In the US, the Bureau of Economic Analysis already provides an estimate of real GDP, but we'll calculate something similar using the formula:

$$
real\_GDP = \frac{nominal\_GDP}{price\_index}
$$

I've downloaded a couple time series from [FRED](https://fred.stlouisfed.org), one for GDP and one for the Consumer Price Index.

* U.S. Bureau of Labor Statistics, Consumer Price Index for All Urban Consumers: All Items in U.S. City Average [CPIAUCSL], retrieved from FRED, Federal Reserve Bank of St. Louis; https://fred.stlouisfed.org/series/CPIAUCSL, October 31, 2020.
* U.S. Bureau of Economic Analysis, Gross Domestic Product [GDP], retrieved from FRED, Federal Reserve Bank of St. Louis; https://fred.stlouisfed.org/series/GDP, October 31, 2020.


We're going to do things the wrong way first.

In [None]:
gdp_bad = pd.read_csv("data/GDP.csv.gz", parse_dates=["DATE"])
cpi_bad = pd.read_csv("data/CPIAUCSL.csv.gz", parse_dates=["DATE"])

Our formula says `real_gdp = gdp / cpi`, so, let's try it!

In [None]:
%xmode plain

gdp_bad / cpi_bad

Whoops, what happened? We should probably look at our data:

In [None]:
gdp_bad

In [None]:
gdp_bad.dtypes

In [None]:
gdp_bad['DATE'][0]

So, we've tried to divide a datetime by a datetime, and pandas has correctly raised a type error. That raises another issue though. These two timeseries have different frequencies.

In [None]:
cpi_bad.head()

CPI is measured monthly, while GDP is quarterly. What we'd really need to do is *join* the two timeseries on the `DATE` variable, and then do the operation. We could do that, but let's do things the pandorable way first.

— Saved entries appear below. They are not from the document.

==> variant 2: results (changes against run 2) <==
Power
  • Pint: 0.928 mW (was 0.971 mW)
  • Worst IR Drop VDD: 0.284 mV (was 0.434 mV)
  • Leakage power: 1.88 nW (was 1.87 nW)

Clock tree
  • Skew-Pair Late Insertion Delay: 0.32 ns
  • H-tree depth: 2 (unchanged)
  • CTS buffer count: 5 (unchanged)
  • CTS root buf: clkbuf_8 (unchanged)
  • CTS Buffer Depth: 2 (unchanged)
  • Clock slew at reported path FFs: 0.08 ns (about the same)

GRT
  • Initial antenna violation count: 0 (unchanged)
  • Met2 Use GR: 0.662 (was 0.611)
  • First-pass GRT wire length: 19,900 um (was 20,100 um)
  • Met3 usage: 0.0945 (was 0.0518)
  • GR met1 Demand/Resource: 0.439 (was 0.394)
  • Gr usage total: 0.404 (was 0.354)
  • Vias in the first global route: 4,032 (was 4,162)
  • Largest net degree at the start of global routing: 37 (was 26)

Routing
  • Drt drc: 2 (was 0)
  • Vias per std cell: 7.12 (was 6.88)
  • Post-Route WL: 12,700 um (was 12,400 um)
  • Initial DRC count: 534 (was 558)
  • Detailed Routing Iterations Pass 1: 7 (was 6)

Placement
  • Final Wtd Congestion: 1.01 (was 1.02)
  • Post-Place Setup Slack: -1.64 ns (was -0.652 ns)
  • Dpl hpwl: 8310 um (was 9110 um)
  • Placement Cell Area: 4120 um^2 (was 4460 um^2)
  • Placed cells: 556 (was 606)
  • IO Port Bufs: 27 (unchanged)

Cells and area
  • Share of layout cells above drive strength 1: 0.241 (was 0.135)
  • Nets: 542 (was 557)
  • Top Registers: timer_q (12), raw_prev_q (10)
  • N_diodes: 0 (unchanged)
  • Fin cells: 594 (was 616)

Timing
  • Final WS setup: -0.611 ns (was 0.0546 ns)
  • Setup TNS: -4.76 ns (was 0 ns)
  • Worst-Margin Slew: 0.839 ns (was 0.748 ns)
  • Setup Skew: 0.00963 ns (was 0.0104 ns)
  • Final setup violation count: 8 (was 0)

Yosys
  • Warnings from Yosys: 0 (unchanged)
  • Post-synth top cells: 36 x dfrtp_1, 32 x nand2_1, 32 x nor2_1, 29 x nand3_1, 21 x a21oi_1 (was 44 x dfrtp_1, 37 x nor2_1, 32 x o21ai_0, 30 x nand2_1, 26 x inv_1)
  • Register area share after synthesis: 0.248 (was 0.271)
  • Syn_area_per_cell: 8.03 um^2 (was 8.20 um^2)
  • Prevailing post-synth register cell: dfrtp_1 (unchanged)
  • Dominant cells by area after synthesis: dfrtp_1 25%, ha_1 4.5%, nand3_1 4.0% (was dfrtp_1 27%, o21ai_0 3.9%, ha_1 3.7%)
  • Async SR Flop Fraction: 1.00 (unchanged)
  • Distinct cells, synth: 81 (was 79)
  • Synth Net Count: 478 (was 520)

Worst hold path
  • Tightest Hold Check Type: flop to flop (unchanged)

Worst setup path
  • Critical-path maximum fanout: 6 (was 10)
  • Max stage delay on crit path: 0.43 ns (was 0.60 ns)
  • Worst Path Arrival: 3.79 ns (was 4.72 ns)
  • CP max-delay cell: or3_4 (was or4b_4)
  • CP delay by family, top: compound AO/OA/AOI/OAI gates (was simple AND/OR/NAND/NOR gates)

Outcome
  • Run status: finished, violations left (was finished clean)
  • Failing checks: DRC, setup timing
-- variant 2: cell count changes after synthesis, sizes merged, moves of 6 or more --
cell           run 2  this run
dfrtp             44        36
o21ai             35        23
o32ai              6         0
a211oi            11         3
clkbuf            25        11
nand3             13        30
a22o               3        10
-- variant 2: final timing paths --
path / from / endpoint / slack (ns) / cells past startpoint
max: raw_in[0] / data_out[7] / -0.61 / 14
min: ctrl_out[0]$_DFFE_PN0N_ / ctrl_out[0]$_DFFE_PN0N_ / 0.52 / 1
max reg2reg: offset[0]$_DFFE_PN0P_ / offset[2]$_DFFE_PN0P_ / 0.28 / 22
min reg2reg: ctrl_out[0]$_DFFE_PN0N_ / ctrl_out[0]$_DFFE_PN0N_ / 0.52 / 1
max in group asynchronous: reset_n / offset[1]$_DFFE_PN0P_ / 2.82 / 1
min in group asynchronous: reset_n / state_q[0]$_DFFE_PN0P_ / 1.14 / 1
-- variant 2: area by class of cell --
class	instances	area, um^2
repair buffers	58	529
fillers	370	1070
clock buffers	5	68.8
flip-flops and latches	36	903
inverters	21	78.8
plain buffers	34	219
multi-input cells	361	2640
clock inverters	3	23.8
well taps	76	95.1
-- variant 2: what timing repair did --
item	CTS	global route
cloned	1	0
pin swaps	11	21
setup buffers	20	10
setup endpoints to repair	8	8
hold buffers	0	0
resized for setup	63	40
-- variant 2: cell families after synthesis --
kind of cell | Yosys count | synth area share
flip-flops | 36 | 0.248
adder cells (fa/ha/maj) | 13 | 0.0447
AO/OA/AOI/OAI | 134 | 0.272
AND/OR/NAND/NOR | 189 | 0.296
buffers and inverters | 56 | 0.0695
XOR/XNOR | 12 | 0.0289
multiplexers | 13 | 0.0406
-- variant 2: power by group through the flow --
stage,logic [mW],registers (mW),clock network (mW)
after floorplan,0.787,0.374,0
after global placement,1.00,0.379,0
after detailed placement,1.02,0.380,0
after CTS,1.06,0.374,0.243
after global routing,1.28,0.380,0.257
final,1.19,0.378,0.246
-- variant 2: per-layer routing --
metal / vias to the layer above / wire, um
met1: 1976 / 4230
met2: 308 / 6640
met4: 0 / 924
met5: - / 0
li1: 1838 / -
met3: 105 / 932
### src/rtl/mem_stage_pkg.sv
// Shared types and constants for the memory stage (mem_stage).
// Holds the FSM state enum, the data-path widths, the default base address
// of the data memory, and the packed layouts of the EXE/MEM and MEM/WB
// pipeline registers.
package mem_stage_pkg;

  localparam int unsigned WORD_W     = 32;
  localparam int unsigned REG_ADDR_W = 4;

  // Byte address that maps onto word 0 of the data memory.
  localparam logic [WORD_W-1:0] DEF_BASE_ADDR = 32'd1024;

  typedef enum logic {
    ST_IDLE   = 1'b0,
    ST_ACCESS = 1'b1
  } state_e;

  typedef struct packed {
    logic                  wb_en;
    logic                  mem_r;
    logic                  mem_w;
    logic [WORD_W-1:0]     alu_res;
    logic [WORD_W-1:0]     st_val;
    logic [REG_ADDR_W-1:0] dest;
  } exmem_t;

  typedef struct packed {
    logic                  wb_en;
    logic                  mem_r;
    logic [WORD_W-1:0]     alu_res;
    logic [WORD_W-1:0]     mem_data;
    logic [REG_ADDR_W-1:0] dest;
  } memwb_t;

endpackage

A DataFrame is a 2-D data structure composed of three components:

1. The *values*, the actual data
2. The *row labels*, stored in a `pandas.Index` class, accessible with `.index`
3. The *column labels*, stored in a `pandas.Index` class, accessible with `.columns`


![](https://pandas.pydata.org/docs/_images/01_table_dataframe1.svg)

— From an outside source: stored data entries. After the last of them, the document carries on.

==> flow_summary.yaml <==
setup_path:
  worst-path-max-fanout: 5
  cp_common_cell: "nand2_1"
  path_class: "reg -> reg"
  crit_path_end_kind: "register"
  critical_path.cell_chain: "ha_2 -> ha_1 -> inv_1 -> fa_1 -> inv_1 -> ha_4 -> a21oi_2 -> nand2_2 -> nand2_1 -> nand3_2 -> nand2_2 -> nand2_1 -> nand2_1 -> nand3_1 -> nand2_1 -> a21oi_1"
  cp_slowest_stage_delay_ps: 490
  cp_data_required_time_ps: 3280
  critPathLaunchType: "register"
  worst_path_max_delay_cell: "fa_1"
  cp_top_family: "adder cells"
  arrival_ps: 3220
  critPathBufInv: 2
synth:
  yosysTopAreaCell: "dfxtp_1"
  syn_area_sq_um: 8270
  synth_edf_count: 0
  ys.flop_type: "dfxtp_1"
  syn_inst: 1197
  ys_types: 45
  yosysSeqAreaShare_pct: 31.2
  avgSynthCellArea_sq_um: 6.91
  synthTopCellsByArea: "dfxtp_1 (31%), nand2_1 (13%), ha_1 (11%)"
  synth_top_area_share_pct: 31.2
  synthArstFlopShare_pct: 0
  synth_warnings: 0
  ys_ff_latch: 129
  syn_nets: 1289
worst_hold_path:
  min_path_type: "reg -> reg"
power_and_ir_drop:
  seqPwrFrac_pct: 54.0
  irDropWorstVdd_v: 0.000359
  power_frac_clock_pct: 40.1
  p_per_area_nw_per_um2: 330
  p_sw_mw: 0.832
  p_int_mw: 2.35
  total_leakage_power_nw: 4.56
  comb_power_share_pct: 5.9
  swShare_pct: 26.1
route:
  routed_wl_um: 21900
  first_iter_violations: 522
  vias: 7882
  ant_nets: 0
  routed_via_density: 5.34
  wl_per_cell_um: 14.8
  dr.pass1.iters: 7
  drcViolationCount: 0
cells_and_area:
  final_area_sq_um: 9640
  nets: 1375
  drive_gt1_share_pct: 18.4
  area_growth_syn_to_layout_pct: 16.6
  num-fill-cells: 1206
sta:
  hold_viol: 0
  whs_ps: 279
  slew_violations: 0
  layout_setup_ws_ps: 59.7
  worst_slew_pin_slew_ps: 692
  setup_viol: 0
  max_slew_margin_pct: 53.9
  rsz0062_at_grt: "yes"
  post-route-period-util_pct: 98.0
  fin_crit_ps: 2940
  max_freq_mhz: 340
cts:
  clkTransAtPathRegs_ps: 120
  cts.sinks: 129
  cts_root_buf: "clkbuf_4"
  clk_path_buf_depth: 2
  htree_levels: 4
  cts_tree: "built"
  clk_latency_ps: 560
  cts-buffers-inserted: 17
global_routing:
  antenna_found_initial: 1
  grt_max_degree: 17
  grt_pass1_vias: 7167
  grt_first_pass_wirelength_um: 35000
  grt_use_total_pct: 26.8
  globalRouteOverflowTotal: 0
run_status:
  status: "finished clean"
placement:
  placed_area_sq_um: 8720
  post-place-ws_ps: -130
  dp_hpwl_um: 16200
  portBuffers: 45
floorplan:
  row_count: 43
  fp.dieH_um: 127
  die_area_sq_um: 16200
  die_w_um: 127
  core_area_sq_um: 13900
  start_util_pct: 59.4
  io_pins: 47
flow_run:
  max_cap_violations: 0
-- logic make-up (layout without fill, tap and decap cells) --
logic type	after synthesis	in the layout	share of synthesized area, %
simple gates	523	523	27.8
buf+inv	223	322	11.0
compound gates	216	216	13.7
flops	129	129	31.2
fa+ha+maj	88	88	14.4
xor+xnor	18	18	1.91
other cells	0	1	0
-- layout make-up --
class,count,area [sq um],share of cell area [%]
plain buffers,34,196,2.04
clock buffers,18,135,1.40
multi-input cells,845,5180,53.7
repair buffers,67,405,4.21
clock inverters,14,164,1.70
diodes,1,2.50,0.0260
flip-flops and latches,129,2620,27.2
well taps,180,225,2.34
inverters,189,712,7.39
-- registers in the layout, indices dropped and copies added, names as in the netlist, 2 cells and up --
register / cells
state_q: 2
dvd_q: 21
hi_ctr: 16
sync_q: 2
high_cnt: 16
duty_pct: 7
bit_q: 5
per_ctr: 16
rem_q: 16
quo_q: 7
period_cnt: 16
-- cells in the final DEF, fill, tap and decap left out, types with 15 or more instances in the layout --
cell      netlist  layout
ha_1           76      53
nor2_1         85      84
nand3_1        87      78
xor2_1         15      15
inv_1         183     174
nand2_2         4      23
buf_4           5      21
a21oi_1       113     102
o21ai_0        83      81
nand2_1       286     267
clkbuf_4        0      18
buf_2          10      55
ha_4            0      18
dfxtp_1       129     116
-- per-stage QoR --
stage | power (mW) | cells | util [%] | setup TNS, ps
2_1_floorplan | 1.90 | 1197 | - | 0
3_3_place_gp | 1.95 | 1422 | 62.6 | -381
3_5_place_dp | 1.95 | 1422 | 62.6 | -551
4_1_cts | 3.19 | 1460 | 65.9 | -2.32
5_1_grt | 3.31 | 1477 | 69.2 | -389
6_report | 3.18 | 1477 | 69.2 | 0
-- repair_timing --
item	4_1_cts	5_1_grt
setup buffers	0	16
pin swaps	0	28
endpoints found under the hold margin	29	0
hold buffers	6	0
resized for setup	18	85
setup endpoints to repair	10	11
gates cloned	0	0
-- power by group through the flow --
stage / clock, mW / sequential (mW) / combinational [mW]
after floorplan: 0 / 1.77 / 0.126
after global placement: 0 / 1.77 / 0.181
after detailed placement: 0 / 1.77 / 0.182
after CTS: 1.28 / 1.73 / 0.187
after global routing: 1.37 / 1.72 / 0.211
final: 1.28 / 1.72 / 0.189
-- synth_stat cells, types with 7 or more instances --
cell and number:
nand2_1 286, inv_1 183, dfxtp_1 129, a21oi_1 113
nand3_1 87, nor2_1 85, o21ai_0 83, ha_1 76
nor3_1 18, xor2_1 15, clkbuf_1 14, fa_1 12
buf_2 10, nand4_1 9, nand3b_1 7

We'll use the *index* to store our *labels* (the dates). Then the only thing in the values is our observations (the GDP or CPI).

In [None]:
# Notice that we select the GDP column to convert the
# 1-column DataFrame to a 1D Series
gdp = pd.read_csv('data/GDP.csv.gz', index_col='DATE',
                  parse_dates=['DATE'])["GDP"]
gdp.head()

Notice that we selected the single column `"GDP"` using `[]`. This returns a `pandas.Series` object, a 1-D array *with row labels*.

![](https://pandas.pydata.org/docs/_images/01_table_series.svg)

In [None]:
type(gdp)

In [None]:
gdp.index

The actual values are a NumPy array of floats.

In [None]:
gdp.to_numpy()[:10]

Let's read in CPI as well.

In [None]:
cpi = pd.read_csv('data/CPIAUCSL.csv.gz', index_col='DATE',
                  parse_dates=['DATE'])["CPIAUCSL"]
cpi.head()

And let's try the formula again.

In [None]:
rgdp = gdp / cpi
rgdp

**What happened?**

We've gotten our answer, but is there anything in the output that's surprising? What are these `NaN`s?

In pandas, any time you do an operation involving multiple pandas objects (dataframes, series), pandas will *align* the inputs. Alignment is a two-step process:

1. Take the union of the labels
2. Reindex the all inputs to the union of the labels

Only after that does the operation (division in this case) happen.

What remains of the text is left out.